Supplied material:
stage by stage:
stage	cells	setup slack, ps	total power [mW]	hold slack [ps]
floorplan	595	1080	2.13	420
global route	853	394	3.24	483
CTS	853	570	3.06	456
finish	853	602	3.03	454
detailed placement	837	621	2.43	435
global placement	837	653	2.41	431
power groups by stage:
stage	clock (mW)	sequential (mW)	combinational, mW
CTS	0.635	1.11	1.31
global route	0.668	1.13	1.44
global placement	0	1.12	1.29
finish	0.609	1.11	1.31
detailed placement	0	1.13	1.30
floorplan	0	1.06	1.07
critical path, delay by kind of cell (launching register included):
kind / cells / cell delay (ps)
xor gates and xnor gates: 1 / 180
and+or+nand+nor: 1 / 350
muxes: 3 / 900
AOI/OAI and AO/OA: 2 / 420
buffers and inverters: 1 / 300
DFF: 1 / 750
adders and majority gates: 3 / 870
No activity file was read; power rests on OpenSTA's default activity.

Work task: Retype the data exactly as given.

Written answer:
stage by stage:
stage	cells	setup slack, ps	total power [mW]	hold slack [ps]
floorplan	595	1080	2.13	420
global route	853	394	3.24	483
CTS	853	570	3.06	456
finish	853	602	3.03	454
detailed placement	837	621	2.43	435
global placement	837	653	2.41	431
power groups by stage:
stage	clock (mW)	sequential (mW)	combinational, mW
CTS	0.635	1.11	1.31
global route	0.668	1.13	1.44
global placement	0	1.12	1.29
finish	0.609	1.11	1.31
detailed placement	0	1.13	1.30
floorplan	0	1.06	1.07
critical path, delay by kind of cell (launching register included):
kind / cells / cell delay (ps)
xor gates and xnor gates: 1 / 180
and+or+nand+nor: 1 / 350
muxes: 3 / 900
AOI/OAI and AO/OA: 2 / 420
buffers and inverters: 1 / 300
DFF: 1 / 750
adders and majority gates: 3 / 870
No activity file was read; power rests on OpenSTA's default activity.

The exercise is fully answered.